**src/hw/rtl/elrb_pkg.sv**
```systemverilog
// Shared types and constants of the error log ring buffer.
package elrb_pkg;

  localparam int LOG_DEPTH   = 16;
  localparam int ADDR_W      = (LOG_DEPTH > 1) ? $clog2(LOG_DEPTH) : 1;
  localparam int CNT_W       = $clog2(LOG_DEPTH + 1);
  localparam int QUEUE_DEPTH = 2;
  localparam int QPTR_W      = (QUEUE_DEPTH > 1) ? $clog2(QUEUE_DEPTH) : 1;
  localparam int QCNT_W      = $clog2(QUEUE_DEPTH + 1);

  typedef enum logic [1:0] {
    OP_POST = 2'd0,
    OP_READ = 2'd1,
    OP_DUMP = 2'd2,
    OP_FIND = 2'd3
  } op_t;

  typedef struct packed {
    op_t         op;
    logic [7:0]  code;
    logic [7:0]  comp;
    logic [7:0]  err_st;
    logic [47:0] tstamp;
    logic [31:0] key;
  } cmd_t;

  typedef struct packed {
    logic [31:0] id;
    logic [7:0]  code;
    logic [7:0]  comp;
    logic [7:0]  err_st;
    logic [47:0] tstamp;
  } rec_t;

  typedef struct packed {
    logic full;
    logic empty;
  } q_stat_t;

endpackage

```
**src/hw/rtl/elrb_front.sv**
```systemverilog
// Command front end: takes a command off the ports, decodes it, hands it to the queue.
module elrb_front (
  input  logic              clk,
  input  logic              rst_n,
  input  logic              start,
  output logic              busy,
  input  logic [1:0]        in_operation,
  input  logic [7:0]        in_err_code,
  input  logic [7:0]        in_err_component,
  input  logic [7:0]        in_err_state,
  input  logic [47:0]       in_time_us,
  input  logic [31:0]       in_lookup_id,
  input  elrb_pkg::q_stat_t q_stat,
  output logic              q_push,
  output elrb_pkg::cmd_t    q_cmd
);
  import elrb_pkg::*;

  logic vld_r, vld_nxt;
  cmd_t cmd_r, cmd_nxt;
  logic accept;
  op_t  op_dec;

  always_comb begin
    unique case (in_operation)
      2'd0:    op_dec = OP_POST;
      2'd1:    op_dec = OP_READ;
      2'd2:    op_dec = OP_DUMP;
      default: op_dec = OP_FIND;
    endcase
  end

  assign busy   = vld_r && q_stat.full;
  assign accept = start && !busy;
  assign q_push = vld_r && !q_stat.full;
  assign q_cmd  = cmd_r;

  always_comb begin
    vld_nxt = vld_r;
    cmd_nxt = cmd_r;
    if (accept) begin
      vld_nxt        = 1'b1;
      cmd_nxt.op     = op_dec;
      // only a post carries record fields, only a find carries a key
      cmd_nxt.code   = (op_dec == OP_POST) ? in_err_code      : '0;
      cmd_nxt.comp   = (op_dec == OP_POST) ? in_err_component : '0;
      cmd_nxt.err_st = (op_dec == OP_POST) ? in_err_state     : '0;
      cmd_nxt.tstamp = (op_dec == OP_POST) ? in_time_us       : '0;
      cmd_nxt.key    = (op_dec == OP_FIND) ? in_lookup_id     : '0;
    end else if (q_push) begin
      vld_nxt = 1'b0;
    end
  end

  always_ff @(posedge clk) begin
    if (!rst_n) begin
      vld_r <= 1'b0;
    end else begin
      vld_r <= vld_nxt;
    end
  end

  always_ff @(posedge clk) begin
    cmd_r <= cmd_nxt;
  end

endmodule

```
**src/hw/rtl/elrb_queue.sv**
```systemverilog
// Short command queue between the front end and the executing back end.
module elrb_queue (
  input  logic              clk,
  input  logic              rst_n,
  input  logic              push,
  input  elrb_pkg::cmd_t    push_cmd,
  input  logic              pop,
  output elrb_pkg::cmd_t    pop_cmd,
  output elrb_pkg::q_stat_t stat
);
  import elrb_pkg::*;

  localparam logic [QPTR_W-1:0] LAST_PTR = QPTR_W'(QUEUE_DEPTH - 1);
  localparam logic [QCNT_W-1:0] FULL_CNT = QCNT_W'(QUEUE_DEPTH);

  cmd_t              slots [QUEUE_DEPTH];
  logic [QPTR_W-1:0] wp_r, wp_nxt;
  logic [QPTR_W-1:0] rp_r, rp_nxt;
  logic [QCNT_W-1:0] cnt_r, cnt_nxt;
  logic              do_push, do_pop;

  assign stat.full  = (cnt_r == FULL_CNT);
  assign stat.empty = (cnt_r == '0);
  assign do_push    = push && !stat.full;
  assign do_pop     = pop && !stat.empty;
  assign pop_cmd    = slots[rp_r];

  always_comb begin
    wp_nxt  = wp_r;
    rp_nxt  = rp_r;
    cnt_nxt = cnt_r;
    if (do_push) begin
      wp_nxt = (wp_r == LAST_PTR) ? '0 : wp_r + 1'b1;
    end
    if (do_pop) begin
      rp_nxt = (rp_r == LAST_PTR) ? '0 : rp_r + 1'b1;
    end
    if (do_push && !do_pop) begin
      cnt_nxt = cnt_r + 1'b1;
    end else if (do_pop && !do_push) begin
      cnt_nxt = cnt_r - 1'b1;
    end
  end

  always_ff @(posedge clk) begin
    if (!rst_n) begin
      wp_r  <= '0;
      rp_r  <= '0;
      cnt_r <= '0;
    end else begin
      wp_r  <= wp_nxt;
      rp_r  <= rp_nxt;
      cnt_r <= cnt_nxt;
    end
  end

  always_ff @(posedge clk) begin
    if (do_push) begin
      slots[wp_r] <= push_cmd;
    end
  end

endmodule

```
**src/hw/rtl/elrb_back.sv**
```systemverilog
// Back end: owns the record ring and runs post, read, dump and find commands.
module elrb_back (
  input  logic              clk,
  input  logic              rst_n,
  input  elrb_pkg::q_stat_t q_stat,
  input  elrb_pkg::cmd_t    q_cmd,
  output logic              q_pop,
  output logic              out_strobe,
  output logic              out_found,
  output logic [31:0]       out_rec_id,
  output logic [7:0]        out_rec_code,
  output logic [7:0]        out_rec_component,
  output logic [7:0]        out_rec_state,
  output logic [47:0]       out_rec_time,
  output logic [4:0]        out_stored_count,
  output logic              out_last
);
  import elrb_pkg::*;

  typedef enum logic [1:0] {
    BK_IDLE = 2'b01,
    BK_RUN  = 2'b10
  } bk_state_t;

  localparam logic [CNT_W-1:0]  DEPTH_C   = CNT_W'(LOG_DEPTH);
  localparam logic [ADDR_W-1:0] LAST_SLOT = ADDR_W'(LOG_DEPTH - 1);

  rec_t              mem [LOG_DEPTH];

  bk_state_t         state_r, state_nxt;
  logic [ADDR_W-1:0] ws_r, ws_nxt;
  logic [CNT_W-1:0]  fill_r, fill_nxt;
  logic [31:0]       next_id_r, next_id_nxt;
  op_t               op_r, op_nxt;
  logic [31:0]       key_r, key_nxt;
  logic [ADDR_W-1:0] addr_r, addr_nxt;
  logic [CNT_W-1:0]  cnt_r, cnt_nxt;
  logic [CNT_W-1:0]  total_r, total_nxt;
  logic              rd_vld_r, rd_vld_nxt;
  logic              rd_last_r, rd_last_nxt;
  rec_t              rd_rec_r;

  logic              o_strobe_r, o_strobe_nxt;
  logic              o_found_r, o_found_nxt;
  rec_t              o_rec_r, o_rec_nxt;
  logic [CNT_W-1:0]  o_cnt_r, o_cnt_nxt;
  logic              o_last_r, o_last_nxt;

  logic              mem_we;
  logic              issue;
  logic              done;
  rec_t              wr_rec;
  logic [ADDR_W-1:0] newest;
  logic [ADDR_W-1:0] ws_inc;
  logic [ADDR_W-1:0] addr_dec;

  assign newest   = (ws_r == '0) ? LAST_SLOT : ws_r - 1'b1;
  assign ws_inc   = (ws_r == LAST_SLOT) ? '0 : ws_r + 1'b1;
  assign addr_dec = (addr_r == '0) ? LAST_SLOT : addr_r - 1'b1;

  assign wr_rec.id     = next_id_r;
  assign wr_rec.code   = q_cmd.code;
  assign wr_rec.comp   = q_cmd.comp;
  assign wr_rec.err_st = q_cmd.err_st;
  assign wr_rec.tstamp = q_cmd.tstamp;

  always_comb begin
    state_nxt    = state_r;
    ws_nxt       = ws_r;
    fill_nxt     = fill_r;
    next_id_nxt  = next_id_r;
    op_nxt       = op_r;
    key_nxt      = key_r;
    addr_nxt     = addr_r;
    cnt_nxt      = cnt_r;
    total_nxt    = total_r;
    rd_vld_nxt   = 1'b0;
    rd_last_nxt  = 1'b0;
    q_pop        = 1'b0;
    mem_we       = 1'b0;
    issue        = 1'b0;
    done         = 1'b0;
    o_strobe_nxt = 1'b0;
    o_found_nxt  = 1'b0;
    o_rec_nxt    = '0;
    o_cnt_nxt    = fill_r;
    o_last_nxt   = 1'b0;

    unique case (state_r)
      BK_IDLE: begin
        if (!q_stat.empty) begin
          q_pop = 1'b1;
          if (q_cmd.op == OP_POST) begin
            mem_we      = 1'b1;
            next_id_nxt = next_id_r + 1'b1;
            ws_nxt      = ws_inc;
            if (fill_r != DEPTH_C) begin
              fill_nxt = fill_r + 1'b1;
            end
            o_strobe_nxt = 1'b1;
            o_found_nxt  = 1'b1;
            o_rec_nxt    = wr_rec;
            o_cnt_nxt    = fill_nxt;
            o_last_nxt   = 1'b1;
          end else if (fill_r == '0) begin
            o_strobe_nxt = 1'b1;
            o_last_nxt   = 1'b1;
          end else begin
            state_nxt = BK_RUN;
            op_nxt    = q_cmd.op;
            key_nxt   = q_cmd.key;
            cnt_nxt   = '0;
            addr_nxt  = (q_cmd.op == OP_FIND) ? '0 : newest;
            total_nxt = (q_cmd.op == OP_READ) ? CNT_W'(1) : fill_r;
          end
        end
      end
      BK_RUN: begin
        // reads are issued one per cycle; data comes back in the cycle after
        issue = (cnt_r != total_r);
        if (issue) begin
          cnt_nxt     = cnt_r + 1'b1;
          rd_vld_nxt  = 1'b1;
          rd_last_nxt = ((cnt_r + 1'b1) == total_r);
          addr_nxt    = (op_r == OP_FIND) ? addr_r + 1'b1 : addr_dec;
        end
        if (rd_vld_r) begin
          if (op_r == OP_FIND) begin
            if (rd_rec_r.id == key_r) begin
              o_strobe_nxt = 1'b1;
              o_found_nxt  = 1'b1;
              o_rec_nxt    = rd_rec_r;
              o_last_nxt   = 1'b1;
              done         = 1'b1;
            end else if (rd_last_r) begin
              o_strobe_nxt = 1'b1;
              o_last_nxt   = 1'b1;
              done         = 1'b1;
            end
          end else begin
            o_strobe_nxt = 1'b1;
            o_found_nxt  = 1'b1;
            o_rec_nxt    = rd_rec_r;
            o_last_nxt   = rd_last_r;
            done         = rd_last_r;
          end
        end
        if (done) begin
          // drop any read still in flight after an early hit
          state_nxt  = BK_IDLE;
          rd_vld_nxt = 1'b0;
        end
      end
      default: begin
        state_nxt = BK_IDLE;
      end
    endcase
  end

  always_ff @(posedge clk) begin
    if (!rst_n) begin
      state_r    <= BK_IDLE;
      ws_r       <= '0;
      fill_r     <= '0;
      next_id_r  <= '0;
      rd_vld_r   <= 1'b0;
      o_strobe_r <= 1'b0;
    end else begin
      state_r    <= state_nxt;
      ws_r       <= ws_nxt;
      fill_r     <= fill_nxt;
      next_id_r  <= next_id_nxt;
      rd_vld_r   <= rd_vld_nxt;
      o_strobe_r <= o_strobe_nxt;
    end
  end

  always_ff @(posedge clk) begin
    op_r      <= op_nxt;
    key_r     <= key_nxt;
    addr_r    <= addr_nxt;
    cnt_r     <= cnt_nxt;
    total_r   <= total_nxt;
    rd_last_r <= rd_last_nxt;
    o_found_r <= o_found_nxt;
    o_rec_r   <= o_rec_nxt;
    o_cnt_r   <= o_cnt_nxt;
    o_last_r  <= o_last_nxt;
  end

  always_ff @(posedge clk) begin
    if (mem_we) begin
      mem[ws_r] <= wr_rec;
    end
    if (issue) begin
      rd_rec_r <= mem[addr_r];
    end
  end

  assign out_strobe        = o_strobe_r;
  assign out_found         = o_found_r;
  assign out_rec_id        = o_rec_r.id;
  assign out_rec_code      = o_rec_r.code;
  assign out_rec_component = o_rec_r.comp;
  assign out_rec_state     = o_rec_r.err_st;
  assign out_rec_time      = o_rec_r.tstamp;
  assign out_stored_count  = 5'(o_cnt_r);
  assign out_last          = o_last_r;

endmodule

```
**src/hw/rtl/error_log_ring_buffer.sv**
```systemverilog
// Top level of the error log ring buffer: front end, command queue and back end.
// Commands enter on the in_ ports: a transaction is taken at a clock edge where
// start is high and busy is low. in_operation selects post, read newest, dump
// (newest to oldest) or find by id. A post stores a record, assigns the next id
// and returns it; the ring keeps the newest LOG_DEPTH records.
// Results leave on the out_ ports, each valid for exactly one cycle while
// out_strobe is high; out_last marks the final result of a command. The
// receiver cannot stall, so results are never held back.
// On the way to the out_ ports, a post or any command on an empty log passes the
// front stage, the queue to the back end and the output register. Read, dump and
// find also pass entering the scan and the registered ring read. A dump streams
// one record per cycle; a find reads one slot per cycle from slot 0 up, through
// the single read port of the ring. Commands can be taken while the back end
// works until the two-entry queue and the front stage are full, which raises
// busy.
// Reset clears the ring pointer, fill count and id counter; the ring contents
// need no clearing since only written slots are ever read.
module error_log_ring_buffer (
  input  logic        clk,
  input  logic        rst_n,
  input  logic        start,
  output logic        busy,
  input  logic [1:0]  in_operation,
  input  logic [7:0]  in_err_code,
  input  logic [7:0]  in_err_component,
  input  logic [7:0]  in_err_state,
  input  logic [47:0] in_time_us,
  input  logic [31:0] in_lookup_id,
  output logic        out_strobe,
  output logic        out_found,
  output logic [31:0] out_rec_id,
  output logic [7:0]  out_rec_code,
  output logic [7:0]  out_rec_component,
  output logic [7:0]  out_rec_state,
  output logic [47:0] out_rec_time,
  output logic [4:0]  out_stored_count,
  output logic        out_last
);
  import elrb_pkg::*;

  q_stat_t q_stat;
  logic    q_push;
  logic    q_pop;
  cmd_t    push_cmd;
  cmd_t    pop_cmd;

  elrb_front u_front (
    .clk              (clk),
    .rst_n            (rst_n),
    .start            (start),
    .busy             (busy),
    .in_operation     (in_operation),
    .in_err_code      (in_err_code),
    .in_err_component (in_err_component),
    .in_err_state     (in_err_state),
    .in_time_us       (in_time_us),
    .in_lookup_id     (in_lookup_id),
    .q_stat           (q_stat),
    .q_push           (q_push),
    .q_cmd            (push_cmd)
  );

  elrb_queue u_queue (
    .clk      (clk),
    .rst_n    (rst_n),
    .push     (q_push),
    .push_cmd (push_cmd),
    .pop      (q_pop),
    .pop_cmd  (pop_cmd),
    .stat     (q_stat)
  );

  elrb_back u_back (
    .clk               (clk),
    .rst_n             (rst_n),
    .q_stat            (q_stat),
    .q_cmd             (pop_cmd),
    .q_pop             (q_pop),
    .out_strobe        (out_strobe),
    .out_found         (out_found),
    .out_rec_id        (out_rec_id),
    .out_rec_code      (out_rec_code),
    .out_rec_component (out_rec_component),
    .out_rec_state     (out_rec_state),
    .out_rec_time      (out_rec_time),
    .out_stored_count  (out_stored_count),
    .out_last          (out_last)
  );

`ifndef ASSERT_OFF
  a_push_not_full: assert property (@(posedge clk) disable iff (!rst_n)
    q_push |-> !q_stat.full)
    else $error("queue push while full");

  a_pop_not_empty: assert property (@(posedge clk) disable iff (!rst_n)
    q_pop |-> !q_stat.empty)
    else $error("queue pop while empty");

  a_miss_is_last: assert property (@(posedge clk) disable iff (!rst_n)
    (out_strobe && !out_found) |-> (out_last && out_rec_id == 32'd0 &&
                                    out_rec_time == 48'd0))
    else $error("miss result not final or carries record data");

  a_count_range: assert property (@(posedge clk) disable iff (!rst_n)
    out_strobe |-> (out_stored_count <= 5'(LOG_DEPTH)))
    else $error("stored count out of range");
`endif

endmodule

```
##############################
*ACTIVITY*. Filter the listing for the word "reads" and copy each line that has it.

*WRITTEN REPLY*.
        // reads are issued one per cycle; data comes back in the cycle after
// one record per cycle; a find reads one slot per cycle from slot 0 up, through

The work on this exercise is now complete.